AFRICA – Fewer trips to India and other “medical tourism” destinations by Africa’s middle class is one anticipated result of a surge of investment into medical facilities, says a just-released report, which also highlights the opportunity for these facilities to mint money treating lifestyle diseases as Africa’s middle class rapidly expands.

The number of Africa’s own regional medical tourism destinations is also seen rising beyond South Africa, Morocco, Egypt, and Tunisia—which currently have the most advanced medical facilities on the continent—according to Research and Market’s Medical tourism 2022: Africa potential.

According to the report, winds of change are sweeping across African medical tourism. 11 countries top a list of those looking to take in more patients from other jurisdictions within Africa—as well as outside the continent—in the coming year.

“Once seen as just a source for other medical tourism destinations, some African countries have taken stock and have or will seek to increase inbound medical tourism and reduce outbound medical tourism,” says the report.

Algeria, Ghana, Ivory Coast, Kenya, Mauritius, Nigeria, Rwanda, and Tanzania are newly-listed markets with the potential to help the continent save millions of dollars spent every year in the world’s key medical tourism markets, like India and the UK.

“Outbound medical tourism costs African countries millions of dollars in exchange revenue so they seek to fight back,” according to the report.

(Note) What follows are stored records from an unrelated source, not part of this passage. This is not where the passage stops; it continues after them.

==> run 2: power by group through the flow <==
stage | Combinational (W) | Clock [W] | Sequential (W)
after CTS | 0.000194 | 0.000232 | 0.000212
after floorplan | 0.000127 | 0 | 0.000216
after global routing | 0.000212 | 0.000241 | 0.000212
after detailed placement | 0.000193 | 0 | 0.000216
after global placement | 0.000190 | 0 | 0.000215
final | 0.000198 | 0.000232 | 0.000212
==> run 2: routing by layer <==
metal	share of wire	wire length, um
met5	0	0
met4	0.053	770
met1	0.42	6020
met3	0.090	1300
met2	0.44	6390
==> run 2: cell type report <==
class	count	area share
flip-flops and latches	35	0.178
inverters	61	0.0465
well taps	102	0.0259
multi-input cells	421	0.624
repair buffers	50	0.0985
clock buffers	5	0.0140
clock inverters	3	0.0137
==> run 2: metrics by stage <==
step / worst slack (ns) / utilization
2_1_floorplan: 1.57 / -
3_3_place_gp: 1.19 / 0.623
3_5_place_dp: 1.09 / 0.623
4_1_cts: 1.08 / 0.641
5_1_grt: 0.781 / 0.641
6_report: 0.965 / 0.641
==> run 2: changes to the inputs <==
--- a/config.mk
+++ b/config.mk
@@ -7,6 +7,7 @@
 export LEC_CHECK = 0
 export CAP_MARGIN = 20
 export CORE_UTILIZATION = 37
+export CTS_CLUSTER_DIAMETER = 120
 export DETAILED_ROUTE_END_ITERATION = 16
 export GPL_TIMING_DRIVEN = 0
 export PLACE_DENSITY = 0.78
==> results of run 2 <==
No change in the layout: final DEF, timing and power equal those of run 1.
## config.mk

```make
export PLATFORM = sky130hd
export DESIGN_NAME = uart_tx
export DESIGN_NICKNAME = d
export VERILOG_FILES = /design/src/rtl/uart_tx.sv
export SDC_FILE = /design/constraint.sdc
export NUM_CORES = 1
export LEC_CHECK = 0
export ABC_AREA = 1
export CAP_MARGIN = 20
export CORE_ASPECT_RATIO = 1.4
export CORE_MARGIN = 5
export CORE_UTILIZATION = 30
export CTS_CLUSTER_DIAMETER = 30
export DETAILED_ROUTE_END_ITERATION = 12
export GPL_TIMING_DRIVEN = 1
export PLACE_DENSITY = 0.56
export SLEW_MARGIN = 40
export SYNTH_ARGS = -nofsm -noshare
export SYNTH_HDL_FRONTEND = slang
export SYNTH_SLANG_ARGS = --single-unit
```

## constraint.sdc

```tcl
create_clock -name clk -period 1.9 [get_ports clk]
set_input_delay 0.285 -clock clk [delete_from_list [all_inputs] [get_ports clk]]
set_output_delay 0.285 -clock clk [all_outputs]
set_load 0.01 [all_outputs]
```

## src/rtl/uart_tx.sv

```systemverilog
// UART transmitter: pops one word from the TX FIFO and sends it as
// start / D_W data bits (LSB first) / optional even parity / stop bit(s).
module uart_tx #(
  parameter int D_W       = 8,
  parameter int B_TICK    = 16,
  parameter int PARITY_EN = 0,
  parameter int STOP_BITS = 1
) (
  input  logic           clk,
  input  logic           rst,
  input  logic           baud_tick,
  input  logic           tx_en,
  input  logic           fifo_empty,
  input  logic [D_W-1:0] fifo_data,
  output logic           fifo_rd_en,
  output logic           txd,
  output logic           tx_busy,
  output logic           tx_done
);

  localparam int TICK_W = $clog2(B_TICK) + 1;
  localparam int BIT_W  = $clog2(D_W) + 1;

  localparam logic [2:0] S_IDLE   = 3'd0;
  localparam logic [2:0] S_LOAD   = 3'd1;
  localparam logic [2:0] S_START  = 3'd2;
  localparam logic [2:0] S_DATA   = 3'd3;
  localparam logic [2:0] S_PARITY = 3'd4;
  localparam logic [2:0] S_STOP   = 3'd5;

  localparam logic [2:0]        S_AFTER_DATA = (PARITY_EN != 0) ? S_PARITY : S_STOP;
  localparam logic [TICK_W-1:0] TICK_LAST    = TICK_W'(B_TICK - 1);
  localparam logic [BIT_W-1:0]  DATA_LAST    = BIT_W'(D_W - 1);
  localparam logic [BIT_W-1:0]  STOP_LAST    = BIT_W'(STOP_BITS - 1);

  logic [2:0]        state_q, state_d;
  logic [TICK_W-1:0] tick_q, tick_d;
  logic [BIT_W-1:0]  bit_q, bit_d;
  logic [D_W-1:0]    sh_q, sh_d;
  logic              par_q, par_d;
  logic              txd_q, txd_d;
  logic              bit_end;

  assign bit_end = baud_tick && (tick_q == TICK_LAST);

  always_comb begin
    state_d    = state_q;
    tick_d     = tick_q;
    bit_d      = bit_q;
    sh_d       = sh_q;
    par_d      = par_q;
    fifo_rd_en = 1'b0;
    tx_done    = 1'b0;

    // Ticks only advance once a frame is on the wire.
    if (state_q >= S_START && baud_tick)
      tick_d = bit_end ? '0 : tick_q + TICK_W'(1);

    case (state_q)
      S_IDLE: begin
        if (rst && tx_en && !fifo_empty) begin
          fifo_rd_en = 1'b1;
          state_d    = S_LOAD;
        end
      end
      S_LOAD: begin
        sh_d    = fifo_data;
        par_d   = ^fifo_data;
        tick_d  = '0;
        bit_d   = '0;
        state_d = S_START;
      end
      S_START: begin
        if (bit_end) state_d = S_DATA;
      end
      S_DATA: begin
        if (bit_end) begin
          sh_d = sh_q >> 1;
          if (bit_q == DATA_LAST) begin
            bit_d   = '0;
            state_d = S_AFTER_DATA;
          end else begin
            bit_d = bit_q + BIT_W'(1);
          end
        end
      end
      S_PARITY: begin
        if (bit_end) state_d = S_STOP;
      end
      S_STOP: begin
        if (bit_end) begin
          if (bit_q == STOP_LAST) begin
            tx_done = 1'b1;
            bit_d   = '0;
            state_d = S_IDLE;
          end else begin
            bit_d = bit_q + BIT_W'(1);
          end
        end
      end
      default: state_d = S_IDLE;
    endcase

    // Line level follows the state being entered so txd lines up with state_q.
    case (state_d)
      S_START:  txd_d = 1'b0;
      S_DATA:   txd_d = sh_d[0];
      S_PARITY: txd_d = par_d;
      default:  txd_d = 1'b1;
    endcase
  end

  always_ff @(posedge clk or negedge rst) begin
    if (!rst) begin
      state_q <= S_IDLE;
      tick_q  <= '0;
      bit_q   <= '0;
      sh_q    <= '0;
      par_q   <= 1'b0;
      txd_q   <= 1'b1;
    end else begin
      state_q <= state_d;
      tick_q  <= tick_d;
      bit_q   <= bit_d;
      sh_q    <= sh_d;
      par_q   <= par_d;
      txd_q   <= txd_d;
    end
  end

  assign txd     = txd_q;
  assign tx_busy = (state_q != S_IDLE) || fifo_rd_en;

endmodule

```

==> results.py, run 1 <==
metrics = {
    "outcome": {
        "outcome": "completed",
    },
    "clock_network": {
        "clk_pin_slew_ps": 80,
        "htree_levels": 1,
        "clock_path_buffers": 2,
        "cts_setup_buffers": 0,
        "cts_buffers": 3,
        "cts_tree": "yes",
        "clk_latency_ps": 260,
        "clock-sinks": 22,
        "cts_root_buffer": "clkbuf_8",
    },
    "critical_path": {
        "cp.depth": 6,
        "cp.arrival_ps": 1420,
        "r2r_cells": 8,
        "crit_slowest_cell": "dfrtp_1",
        "rr_endpoint": "sh_q[3]",
        "crit_type": "register to primary output",
        "startpoint_type": "register",
        "cpMostUsedCell": "nand3_1",
        "path_cells": "ha_2 > nand3_1 > nor2_4 > nand3_1 > nor2_1 > clkbuf_2",
        "crit_buf_inv": 1,
        "path_max_fanout": 3,
        "max_stage_delay_ps": 380,
        "timing.rr.start": "tick_q[0]",
        "timing.critical_path.to": "tx_done",
        "critPathRequiredTime_ps": 1620,
        "critPathTopFamily": "simple AND/OR/NAND/NOR gates",
        "setup.worst_path.start": "tick_q[0]",
        "crit_path_end_kind": "primary output",
        "r2r_slack_ps": 300,
    },
    "power_and_ir_drop": {
        "p_leak_nw": 0.744,
        "combPwrFrac_pct": 45.4,
        "seq_power_share_pct": 38.8,
        "p_sw_mw": 0.740,
        "vdd_drop_max_uv": 437,
        "pwr-share-clk_pct": 15.8,
        "p_per_area_nw_per_um2": 1170,
        "intPower_mw": 1.15,
        "p_sw_share_pct": 39.2,
    },
    "cells_and_area": {
        "register_area_sq_um": 554,
        "drive_gt1_share_pct": 18.1,
        "fin_area_sq_um": 1620,
        "instances_no_fill": 227,
        "layout.nets": 199,
        "fillers": 428,
        "antenna_cells": 0,
        "multi_input_area_sq_um": 639,
        "area_growth_pct": 25.8,
    },
    "place": {
        "post_dp_cell_area_sq_um": 1570,
        "place_congestion": 0.810,
        "hpwl_um": 2320,
        "dpl.cell_count": 223,
        "port_buffers": 16,
    },
    "grt": {
        "grt_antenna_before_repair": 0,
        "grt_start_max_net_pins": 23,
        "grt_usage_pct": 11.6,
        "globalRouteOverflowTotal": 0,
        "grt_first_pass_wirelength_um": 5210,
        "grt_pass1_vias": 1180,
    },
    "timing": {
        "finalHoldViolCount": 0,
        "setup_viol": 0,
        "slew_violations": 0,
        "rsz0062_at_grt": "false",
        "clock_skew_ps": 5.29,
        "min_period_ps": 1710,
        "max_freq_mhz": 586,
        "tns_ps": 0,
        "maxSlewHeadroom_pct": 65.8,
        "worstMarginPinSlew_ps": 507,
        "finalCritPeriodShare_pct": 89.8,
    },
    "synthesis": {
        "async_reset_ff_share_pct": 100,
        "yosysMostFrequentCell": "nand2_1",
        "synth-simple-area-share_pct": 28.8,
        "synth_top_family_by_area": "simple AND/OR/NAND/NOR gates",
        "syn_inst": 153,
        "synth_top_area_share_pct": 40.8,
        "synth_warnings": 0,
        "yosysUniqueCellTypes": 32,
        "synth-compound-area-share_pct": 12.0,
        "seq_area_frac_synth_pct": 42.9,
        "synthFlopType": "dfrtp_1",
        "synthMuxAreaShare_pct": 0,
        "yosysTopAreaCell": "dfrtp_1",
        "synth_seq_cells": 22,
        "yosys-top-cells-area": "dfrtp_1 41%, nand2_1 8.2%, inv_1 5.8%",
        "synth-xor-area-share_pct": 5.44,
        "synth_edf_count": 0,
        "synthAdderAreaFrac_pct": 2.92,
        "syn_nets": 169,
        "synth_commonest_cells": "28 x nand2_1, 21 x dfrtp_1, 20 x inv_1",
        "synth_area_sq_um": 1290,
        "avgSynthCellArea_sq_um": 8.41,
    },
    "drt": {
        "wl_per_cell_um": 12.8,
        "met2_length_um": 1580,
        "avgViaCountPerCell": 4.96,
        "ant_nets": 0,
        "wl_met3_um": 53,
        "drcViolationCount": 0,
        "dr.first_iter.drc_count": 41,
        "first_pass_iters": 4,
        "wirelength_um": 2920,
        "highest_layer": "met4",
        "wl_met1_um": 1240,
        "vias": 1127,
    },
    "floorplanning": {
        "coreArea_sq_um": 4200,
        "rows": 28,
        "die_w_um": 65.4,
        "die-area_sq_um": 5720,
        "start_util_pct": 30.6,
        "die_h_um": 87.5,
        "pin_count": 17,
    },
    "hold_path": {
        "min_path_type": "primary input to async pin",
    },
    "job": {
        "cap_violations": 0,
    },
}
## layer usage
metal,track usage [%],vias up
met1,13.3,533
met3,0.775,4
met4,5.09,0
met2,21.6,19
met5,0,-
li1,-,571
## repair_timing
action                                  in CTS  in global routing
endpoints found under the setup margin       2                  2
resized for setup                            5                  4
hold buffers                                 0                  0
## power by group through the flow
stage | clock (mW) | sequential [mW] | combinational (mW)
2_1_floorplan | 0 | 0.732 | 0.608
3_3_place_gp | 0 | 0.733 | 0.835
3_5_place_dp | 0 | 0.742 | 0.856
4_1_cts | 0.308 | 0.733 | 0.863
5_1_grt | 0.325 | 0.756 | 0.983
6_report | 0.299 | 0.733 | 0.856
## metrics by stage
stage | power, mW | hold slack [ps] | util, % | setup slack [ps]
global route | 2.06 | 532 | 38.5 | 66.4
global placement | 1.57 | 526 | 37.3 | -13.0
CTS | 1.90 | 520 | 38.5 | 15.6
finish | 1.89 | 495 | 38.5 | 195
floorplan | 1.34 | -10.6 | - | 483
detailed placement | 1.60 | 535 | 37.3 | -40.9
## cells in the final DEF, fill, tap and decap left out, types with 5 or more instances in the layout
cell type,n
nand4_1,5
buf_4,10
o21ai_0,9
inv_1,20
nor2_1,6
xnor2_1,5
nand2_1,28
clkdlybuf4s50_1,13
dfrtp_1,19
nand3_1,15
o221ai_1,5
## registers in the layout, summed over array words and instances, names as in the netlist
signal   flops
sh_q         8
bit_q        4
state_q      3
txd          1
par_q        1
tick_q       5
## cells by family (layout without fill, tap and decap cells)
family          count (synthesis)  in the layout
fa+ha+maj                       3              3
buf+inv                        25             54
compound gates                 24             24
xor+xnor                        8              8
flops                          22             22
simple gates                   71             71
## how the worst min path moves through the flow
stage          startpoint        to  slack, ps  cells past startpoint
6_report              rst   sh_q[3]        490                      2
5_1_grt               rst   sh_q[3]        530                      2
4_1_cts               rst   sh_q[3]        520                      2
3_5_place_dp      sh_q[0]   sh_q[0]        530                      2
3_3_place_gp      sh_q[0]   sh_q[0]        530                      2
2_1_floorplan         rst  bit_q[0]        -10                      0
## final cells by class
type	instances	share of cell area, %
clock buffers	4	2.78
inverters	24	5.72
multi-input cells	106	39.5
flip-flops and latches	22	34.2
well taps	45	3.48
repair buffers	26	14.3
No activity file was read; power rests on OpenSTA's default activity.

The Research and Markets report shows that Angola, Botswana, Burundi, Congo, and Eswatini are among 12 local sources that could significantly boost intra-Africa tourism and trade revenues. Ethiopia, Lesotho Libya, Mozambique Uganda, Zambia, and Zimbabwe are also key medical tourism sources that do not fall under either potential or existing destinations.

Medical tourism in 2022 and beyond will not be a restart of how it was left in 2019 and earlier as there is no guarantee that previous trends will return,” says the report.

The report analyzes how different countries are improving healthcare as well as how medical tourism and insurance plans offered by both private and government institutions are changing, and says that the pandemic has changed rules of engagement ‘forever’.

Investments into healthcare facilities

Since the outbreak of covid-19, African countries have been aggressively putting up more modern and advanced medical facilities as top medical researchers return to the continent to bolster the local capacity of medical research.

Last month, Kenya launched its Integrated Molecular Imaging Center and Hospitality Center, a cancer treatment center equipped with a 100-person hostel facility. Kenya’s President, Uhuru Kenyatta said it will save Kenyans the over US$89 million they spend on cancer treatment outside the country each year.

Ghana made history by building a 100-bed capacity infectious Disease Center (GIDC)—now a referral for patients in need of intensive critical care—during the pandemic, by leveraging private sector and government funding. Last year, the west African country also announced plans to build a 1100-bed health institution dubbed Eco Medical Village to position itself as the next medical tourism destination for Africans.

Investment into medical facilities in Africa has also seen regional investment, with Egypt’s Minister of Health and Population Hala Zayed flying to Uganda in October to witness the inauguration of the AFRI Egypt Medical Centre, an Egyptian investment in high tech health facilities in Jinja.

In August, Rwanda and Senegal were picked by covid-19 vaccine maker BioNTech for local production of malaria and tuberculosis vaccines. Nigeria also launched Africa’s first private lab for human whole-genome sequencing, following a US$15 million fundraise by start-up, 54Gene last year.

Meanwhile, medical professionals who might previously have flown abroad to look for greener pastures are opting to stay home. Some, like medical doctor and entrepreneur, Maxwell Okoth, founder of the 100-bed Ruai Family Hospital in Kenya, have begun investing in private medical facilities, instead.

These trends, together with plans by the Africa Union and Africa Center for Diseases Control and Prevention (CDC) to build local capacity to manufacture 60% of covid-19 vaccines locally by 2040, looks set to shift the face of Africa’s medical tourism.

Medical Tourism Index 2020/2021 by Medical Tourism Association, tracks the world’s top 46 medical tourism destinations. It ranks South Africa (22), Egypt (26), Morocco (31) and Tunisia (38) as the top destinations in Africa.